Most people at some point in time have experienced mild to moderate digestive issues, usually occurring in the form of indigestion, acid reflux, bloating, nausea, constipation or diarrhoea. In some cases these symptoms cease to be transient issues and become an uncomfortable part of everyday life. Why? Generally a combination of factors including poor diet, environmental toxins, inflammation, lack of exercise, stress, food intolerances/allergies and autoimmune conditions.
Good health starts in the gut
Ever heard the saying “The gut is the seat of health’? Our digestive tract is the main site of digestion/absorption of all nutrients the human body requires for survival.Observing the digestive system from this angle helps us to understand how important a well-functioning, efficient, healthy gut is to the wellbeing of the rest of the body.

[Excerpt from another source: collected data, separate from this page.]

==> flow/design.v (excerpt) <==
module alu_top(CLK, OP1, OP2, OPRN, OUT, ZERO);
	input CLK;
	input [31:0] OP1;
	input [31:0] OP2;
	input [5:0] OPRN;
	output [31:0] OUT;
	output ZERO;
	reg [31:0] op1_q, op2_q;
	reg [5:0] oprn_q;
	reg [31:0] out_q;
	reg zero_q;
	wire [31:0] alu_out;
	wire alu_zero;
	ALU alu_inst(alu_out, alu_zero, op1_q, op2_q, oprn_q);
	always @(posedge CLK) begin
		op1_q <= OP1;
		op2_q <= OP2;
		oprn_q <= OPRN;
		out_q <= alu_out;
		zero_q <= alu_zero;
	end
	assign OUT = out_q;
	assign ZERO = zero_q;
endmodule
Size: roughly 100 flip-flops, about 0.023 mm² of cells after synthesis.
make LEC_CHECK=0 CAP_MARGIN=20 CORE_MARGIN=2 CORE_UTILIZATION=68 CTS_CLUSTER_DIAMETER=373 CTS_CLUSTER_SIZE=100 HOLD_SLACK_MARGIN=0.3 PLACE_DENSITY=0.42 SETUP_SLACK_MARGIN=-1.67 SLEW_MARGIN=20 TNS_END_PERCENT=20 finish   # period 17.1 ns
run.sh (not shown) runs the stock make flow with config.mk's settings and CLKGATE_MAP_FILE=.
The first run did not get past 5_1_grt.
Then changed:
- ABC_AREA: default -> 1
- CORE_UTILIZATION: 68 -> 64
- CTS_CLUSTER_DIAMETER: 373 -> default
- HOLD_SLACK_MARGIN: 0.3 -> default
- PLACE_DENSITY: 0.42 -> 0.36
- SETUP_SLACK_MARGIN: -1.67 -> default
- TNS_END_PERCENT: 20 -> default
- clock period: 17.1 -> 22.8 ns (I/O delays scaled with it)
Effect: With this change the flow reached the layout checks and failed them: negative setup slack; synthesized area grows by 2.7%; synthesized cell count grows by 23%; die area grows by 8.9%.
Then changed:
- ABC_AREA: 1 -> default
- CORE_UTILIZATION: 64 -> 65
- CTS_CLUSTER_SIZE: 100 -> default
- PLACE_DENSITY: 0.36 -> default
- SETUP_SLACK_MARGIN: default -> -2.0
- clock period: 22.8 -> 28.0 ns (I/O delays scaled with it)
What happened: Now the flow aborted during 5_1_grt (GRT-0232). Synthesized area drops by 2.6%. Synthesized cell count drops by 19%. Die area drops by 4.0%.
Then changed:
- HOLD_SLACK_MARGIN: default -> 0.28
- SETUP_SLACK_MARGIN: -2.0 -> 4.5
- clock period: 28.0 -> 31.3 ns (I/O delays scaled with it)
Effect: The changed run finished with timing, DRC and antenna clean. Synthesized cell count stays the same. Synthesized area stays the same. Die area stays the same.

========
Starting RTL as in the previous note.
make LEC_CHECK=0 ABC_AREA=1 CAP_MARGIN=20 CORE_MARGIN=2 CORE_UTILIZATION=72 CTS_CLUSTER_SIZE=100 PLACE_DENSITY=0.36 SLEW_MARGIN=20 TNS_END_PERCENT=10 finish   # period 18.7 ns
The first run finished with negative setup slack left.
==> next run, changes <==
Settings changed: ABC_AREA 1 to default, CORE_UTILIZATION 72 to 58, CTS_CLUSTER_SIZE 100 to default, PLACE_DENSITY 0.36 to default, SETUP_SLACK_MARGIN from default to 4.5, TNS_END_PERCENT 10 to default.
Clock period 18.7 ns to 24.1 ns, I/O delays scaled along.
Outcome: The changed run finished but failed the layout checks on negative setup slack; core utilization decreases by 16 points; register-to-register slack improved by 6.3 ns; sequential cell count is unchanged.
==> next run, changes <==
Settings changed: CORE_UTILIZATION 58 to 65, SETUP_SLACK_MARGIN 4.5 to -2.0.
Clock period 24.1 ns to 28.2 ns, I/O delays scaled along.
After rerunning: The new run produced a layout that fails on negative setup slack. Synthesized cell count is unchanged. Global-route usage is about the same. Critical path depth is higher by 4. Worst hold slack improves by 0.031 ns. Fmax fell by 3.3%. Area after synthesis is unchanged.
==> next run, changes <==
Settings changed: CTS_CLUSTER_DIAMETER from default to 240, SETUP_SLACK_MARGIN -2.0 to default.
Clock period 28.2 ns to 27.8 ns, I/O delays scaled along.
The changed run ran to the end with violations: negative setup slack.
Sequential share of layout area went down by 0.18 points.
Non-clock buffer count grows by 12.
Worst setup slack improves by 0.088 ns.
Critical path depth is unchanged.
Cell count went up by 0.33%.
First-iteration DRC count climbs by 50%.
Global-route usage rises by 6.4 points.
==> next run, changes <==
Settings changed: CORE_UTILIZATION 65 to 61, CTS_CLUSTER_DIAMETER 240 to default, TNS_END_PERCENT from default to 5.
Clock period 27.8 ns to 27.7 ns, I/O delays scaled along.
The changed run ran to the end with violations: negative setup slack.
Global-route usage came out higher by 2.1 points.
Wire length goes up by 6.6%.
Hold slack improved by 0.037 ns.
Clock skew stays flat.
Worst setup slack gets worse by 0.71 ns.
Design area barely changes.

Many people find that by improving their gut health, suddenly they start to sleep better, have more energy, less pain, better motivation and stronger immunity.

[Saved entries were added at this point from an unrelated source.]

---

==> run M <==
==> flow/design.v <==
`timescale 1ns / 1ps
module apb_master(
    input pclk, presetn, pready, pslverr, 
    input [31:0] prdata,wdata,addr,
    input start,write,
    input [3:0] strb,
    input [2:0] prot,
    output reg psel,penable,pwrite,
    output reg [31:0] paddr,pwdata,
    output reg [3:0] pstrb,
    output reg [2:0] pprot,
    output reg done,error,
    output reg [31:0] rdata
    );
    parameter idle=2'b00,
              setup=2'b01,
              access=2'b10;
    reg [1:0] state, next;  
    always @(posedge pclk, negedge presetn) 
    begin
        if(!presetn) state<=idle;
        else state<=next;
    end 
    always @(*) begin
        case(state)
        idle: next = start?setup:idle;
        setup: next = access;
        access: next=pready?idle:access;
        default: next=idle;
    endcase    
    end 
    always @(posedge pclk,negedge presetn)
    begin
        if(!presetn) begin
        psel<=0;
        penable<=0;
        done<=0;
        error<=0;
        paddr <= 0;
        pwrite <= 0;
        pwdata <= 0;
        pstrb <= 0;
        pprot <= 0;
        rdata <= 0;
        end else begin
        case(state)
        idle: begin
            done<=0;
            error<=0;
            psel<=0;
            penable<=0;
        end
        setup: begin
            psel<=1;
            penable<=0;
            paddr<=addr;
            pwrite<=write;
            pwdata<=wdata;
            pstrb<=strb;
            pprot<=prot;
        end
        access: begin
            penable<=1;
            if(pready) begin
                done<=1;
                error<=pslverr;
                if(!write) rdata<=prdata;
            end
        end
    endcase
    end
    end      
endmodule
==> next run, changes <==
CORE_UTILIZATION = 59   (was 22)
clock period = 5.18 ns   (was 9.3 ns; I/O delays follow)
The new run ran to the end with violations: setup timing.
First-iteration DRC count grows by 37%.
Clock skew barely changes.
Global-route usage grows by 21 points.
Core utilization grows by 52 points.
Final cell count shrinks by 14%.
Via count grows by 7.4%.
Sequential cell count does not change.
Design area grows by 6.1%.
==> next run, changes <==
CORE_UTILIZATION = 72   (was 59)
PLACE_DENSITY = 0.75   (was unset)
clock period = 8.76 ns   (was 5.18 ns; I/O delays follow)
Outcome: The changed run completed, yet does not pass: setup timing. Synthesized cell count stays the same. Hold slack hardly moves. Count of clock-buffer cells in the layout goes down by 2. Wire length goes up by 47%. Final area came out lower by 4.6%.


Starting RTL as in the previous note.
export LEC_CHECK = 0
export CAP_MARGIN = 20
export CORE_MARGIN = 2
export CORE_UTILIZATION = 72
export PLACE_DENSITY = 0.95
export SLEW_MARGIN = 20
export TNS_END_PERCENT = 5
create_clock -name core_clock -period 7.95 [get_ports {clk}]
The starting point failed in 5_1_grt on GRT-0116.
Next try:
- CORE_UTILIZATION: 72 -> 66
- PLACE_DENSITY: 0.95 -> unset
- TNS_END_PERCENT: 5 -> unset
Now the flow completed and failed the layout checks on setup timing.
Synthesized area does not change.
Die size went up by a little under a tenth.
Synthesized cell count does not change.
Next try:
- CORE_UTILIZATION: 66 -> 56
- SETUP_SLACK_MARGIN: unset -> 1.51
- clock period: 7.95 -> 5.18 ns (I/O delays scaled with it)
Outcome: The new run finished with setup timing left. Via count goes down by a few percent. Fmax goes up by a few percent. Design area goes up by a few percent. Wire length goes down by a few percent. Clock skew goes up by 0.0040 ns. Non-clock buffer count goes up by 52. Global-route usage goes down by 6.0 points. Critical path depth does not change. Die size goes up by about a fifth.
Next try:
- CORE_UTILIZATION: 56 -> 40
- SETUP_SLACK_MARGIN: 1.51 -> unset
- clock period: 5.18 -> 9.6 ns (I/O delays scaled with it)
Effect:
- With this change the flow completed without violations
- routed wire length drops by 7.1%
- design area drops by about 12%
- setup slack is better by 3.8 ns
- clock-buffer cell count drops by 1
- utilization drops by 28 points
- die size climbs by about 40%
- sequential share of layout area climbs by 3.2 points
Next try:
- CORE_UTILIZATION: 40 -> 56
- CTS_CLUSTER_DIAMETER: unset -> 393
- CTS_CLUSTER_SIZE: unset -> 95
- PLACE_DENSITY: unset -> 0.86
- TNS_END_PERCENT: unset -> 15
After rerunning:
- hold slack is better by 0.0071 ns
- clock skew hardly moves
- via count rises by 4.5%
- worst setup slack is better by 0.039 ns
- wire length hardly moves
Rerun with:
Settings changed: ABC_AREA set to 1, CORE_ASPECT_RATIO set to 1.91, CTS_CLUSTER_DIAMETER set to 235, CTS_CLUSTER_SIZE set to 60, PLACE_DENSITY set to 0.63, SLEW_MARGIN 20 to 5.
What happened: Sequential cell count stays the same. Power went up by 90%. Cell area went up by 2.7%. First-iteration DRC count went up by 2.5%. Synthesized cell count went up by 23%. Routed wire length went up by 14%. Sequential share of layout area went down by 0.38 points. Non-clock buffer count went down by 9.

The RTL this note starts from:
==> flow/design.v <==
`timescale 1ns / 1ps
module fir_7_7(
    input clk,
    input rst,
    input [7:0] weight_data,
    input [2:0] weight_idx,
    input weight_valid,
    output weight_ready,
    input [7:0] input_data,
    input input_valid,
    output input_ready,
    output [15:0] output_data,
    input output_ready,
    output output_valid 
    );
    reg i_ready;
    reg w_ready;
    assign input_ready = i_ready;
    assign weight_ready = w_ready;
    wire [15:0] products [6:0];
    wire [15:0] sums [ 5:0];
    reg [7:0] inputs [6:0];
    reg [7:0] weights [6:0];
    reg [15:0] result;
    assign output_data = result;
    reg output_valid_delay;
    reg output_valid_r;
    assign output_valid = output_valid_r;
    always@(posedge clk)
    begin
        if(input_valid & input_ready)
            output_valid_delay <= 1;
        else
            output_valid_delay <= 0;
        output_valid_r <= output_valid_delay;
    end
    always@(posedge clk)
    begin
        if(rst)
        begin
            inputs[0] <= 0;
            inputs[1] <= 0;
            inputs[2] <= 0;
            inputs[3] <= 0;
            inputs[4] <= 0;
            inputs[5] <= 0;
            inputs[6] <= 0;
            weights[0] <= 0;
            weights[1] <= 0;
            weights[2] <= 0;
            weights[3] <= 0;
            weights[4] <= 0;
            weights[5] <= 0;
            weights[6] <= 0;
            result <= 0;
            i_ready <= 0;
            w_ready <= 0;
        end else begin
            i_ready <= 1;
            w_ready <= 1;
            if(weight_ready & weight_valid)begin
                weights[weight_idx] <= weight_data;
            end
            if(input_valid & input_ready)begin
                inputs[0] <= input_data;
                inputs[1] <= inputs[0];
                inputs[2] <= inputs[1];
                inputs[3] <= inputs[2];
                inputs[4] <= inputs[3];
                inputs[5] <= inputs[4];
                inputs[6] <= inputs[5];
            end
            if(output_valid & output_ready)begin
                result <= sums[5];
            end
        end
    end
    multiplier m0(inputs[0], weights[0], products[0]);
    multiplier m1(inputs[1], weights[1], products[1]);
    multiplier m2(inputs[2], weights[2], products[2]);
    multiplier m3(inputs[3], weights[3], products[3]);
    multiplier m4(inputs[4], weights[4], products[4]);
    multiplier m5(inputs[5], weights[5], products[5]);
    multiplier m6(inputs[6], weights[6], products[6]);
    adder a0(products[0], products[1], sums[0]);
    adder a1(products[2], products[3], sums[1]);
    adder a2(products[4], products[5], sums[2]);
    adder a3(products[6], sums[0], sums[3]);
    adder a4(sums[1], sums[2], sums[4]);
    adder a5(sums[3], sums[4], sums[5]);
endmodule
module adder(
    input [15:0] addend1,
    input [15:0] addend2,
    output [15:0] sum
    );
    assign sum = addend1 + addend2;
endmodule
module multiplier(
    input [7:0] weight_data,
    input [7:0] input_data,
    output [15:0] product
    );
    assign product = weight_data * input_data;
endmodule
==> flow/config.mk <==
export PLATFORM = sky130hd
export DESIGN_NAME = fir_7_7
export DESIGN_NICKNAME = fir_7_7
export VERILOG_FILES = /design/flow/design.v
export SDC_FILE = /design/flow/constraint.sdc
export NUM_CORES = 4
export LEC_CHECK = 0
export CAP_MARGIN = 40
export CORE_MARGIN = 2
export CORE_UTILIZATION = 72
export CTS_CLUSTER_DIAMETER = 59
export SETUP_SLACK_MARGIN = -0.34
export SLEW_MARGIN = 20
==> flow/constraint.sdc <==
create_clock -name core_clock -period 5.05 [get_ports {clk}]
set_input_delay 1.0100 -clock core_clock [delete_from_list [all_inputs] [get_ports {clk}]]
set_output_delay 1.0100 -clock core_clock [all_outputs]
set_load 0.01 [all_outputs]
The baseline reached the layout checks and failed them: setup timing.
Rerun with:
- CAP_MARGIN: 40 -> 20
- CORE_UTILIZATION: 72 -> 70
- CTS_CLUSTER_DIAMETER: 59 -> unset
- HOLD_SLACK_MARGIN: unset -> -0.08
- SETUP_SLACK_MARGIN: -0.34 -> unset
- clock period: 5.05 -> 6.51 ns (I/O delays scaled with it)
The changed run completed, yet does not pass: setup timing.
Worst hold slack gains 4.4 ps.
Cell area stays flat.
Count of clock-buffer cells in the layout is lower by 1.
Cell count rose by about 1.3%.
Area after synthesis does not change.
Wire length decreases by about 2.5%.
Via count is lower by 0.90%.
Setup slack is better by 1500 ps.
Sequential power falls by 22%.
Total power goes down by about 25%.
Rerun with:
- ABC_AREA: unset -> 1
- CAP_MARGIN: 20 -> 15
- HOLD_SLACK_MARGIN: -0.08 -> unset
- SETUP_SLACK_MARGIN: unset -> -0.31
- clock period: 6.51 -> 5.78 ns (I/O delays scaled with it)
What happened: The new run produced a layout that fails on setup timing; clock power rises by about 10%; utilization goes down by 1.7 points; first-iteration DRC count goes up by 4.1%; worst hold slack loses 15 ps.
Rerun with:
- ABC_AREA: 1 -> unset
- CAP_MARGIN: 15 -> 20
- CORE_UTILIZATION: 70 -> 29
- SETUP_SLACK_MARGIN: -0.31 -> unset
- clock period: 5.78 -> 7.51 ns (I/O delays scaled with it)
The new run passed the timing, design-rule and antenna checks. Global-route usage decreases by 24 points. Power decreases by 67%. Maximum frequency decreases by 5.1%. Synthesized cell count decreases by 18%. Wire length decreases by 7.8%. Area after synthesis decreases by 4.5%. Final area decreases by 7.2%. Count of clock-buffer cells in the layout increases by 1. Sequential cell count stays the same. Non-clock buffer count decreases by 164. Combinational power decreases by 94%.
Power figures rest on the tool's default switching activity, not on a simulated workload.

5 steps to improve your gut health
I’d thought I’d share with you my 5 core treatments for improving gut health. They certainly don’t have to be completed in order, but I do recommend you do all of them to ensure the best possible result, and (as always), make sure you consult your qualified natural medicine practitioner to ensure this treatment is right for you.
Supercharge your diet
I can’t stress enough how important fresh foods are to support a well functioning digestive system. Poor diet = poor gut health. You can’t get around it. Eating processed, high carb/low fibre foods and loads of sugar is going to kill off good gut bacteria and attack gut integrity. Eating well doesn’t have to be difficult, and in many cases fresh food is easier to prepare and more accessible.For example, an easy-to-prepare brekkie could consist of a boiled egg, carrot/celery sticks and some hummus. High protein & fibre, packed full of nutrients…perfect!
2. Apple cider vinegar
This is an old but tried and tested digestive remedy. It increases production of gastric juices, improves gastrointestinal motility and nutrient absorption. I usually recommend a tablespoon in around 200ml of water first thing in the morning. All apple cider vinegar is not created equal, so make sure you purchase vinegar that contains ‘mother’, a combination of amino acids and good bacteria that is fantastic for supporting gut health.
No blog post on gut heath would be complete without discussing probiotics! I highly recommend that you do your research on this one, and your local natural medicine practitioner is your best port of call. You can also check out my recent blog post on probiotics here. Depending on your overall health, there may be certain strains that are more suited to your specific condition, but a good broad spectrum (practitioner only) probiotic will cover off most things. Good bacteria help to keep the digestive system in balance, as well as supporting immunity and reducing inflammation throughout the body. Prebiotics in the form of fibre also support the health of bacterial colonies in the gut, as well as improving bowel movement regularity/consistency and helping to draw toxins out of the body.
4. How healthy is your liver?
Of course, the stomach and intestines are not the only parts of the the digestive system that require regular attention. The liver and pancreas assist digestion by producing bile and digestive enzymes. Gall bladder sludge and stones can frequently upset both, and this is where herbs come in. Natural remedies such as St Mary’s Thistle, Globe Artichoke, Gentian and Dandelion improve liver function and stimulate digestion. These same herbs are often used to aid constipation and abdominal bloating. You can also add culinary herbs to your meals – Rosemary, Parsley, Fennel and Turmeric are great digestive aids and widely available.
5. Support your digestive system with nutritional supplementation.
Obviously, we should be getting as much nutrition as we can from food but this can sometimes be challenging. When there is moderate to severe disruption of gut integrity and/or function it’s generally a good idea to supplement with essential nutrients that are required for repair and basic function. Glutamine, vitamin A, C and zinc reduce inflammation in the bowel while at the same time repairing tight junctions between cells. Slippery Elm powder is widely available and is both soothing and healing for gut lining and conditions like constipation or abdominal bloating. Psyllium husk provides bulk to improve gut motility and is very useful if fibre intake is low, or stools have become loose.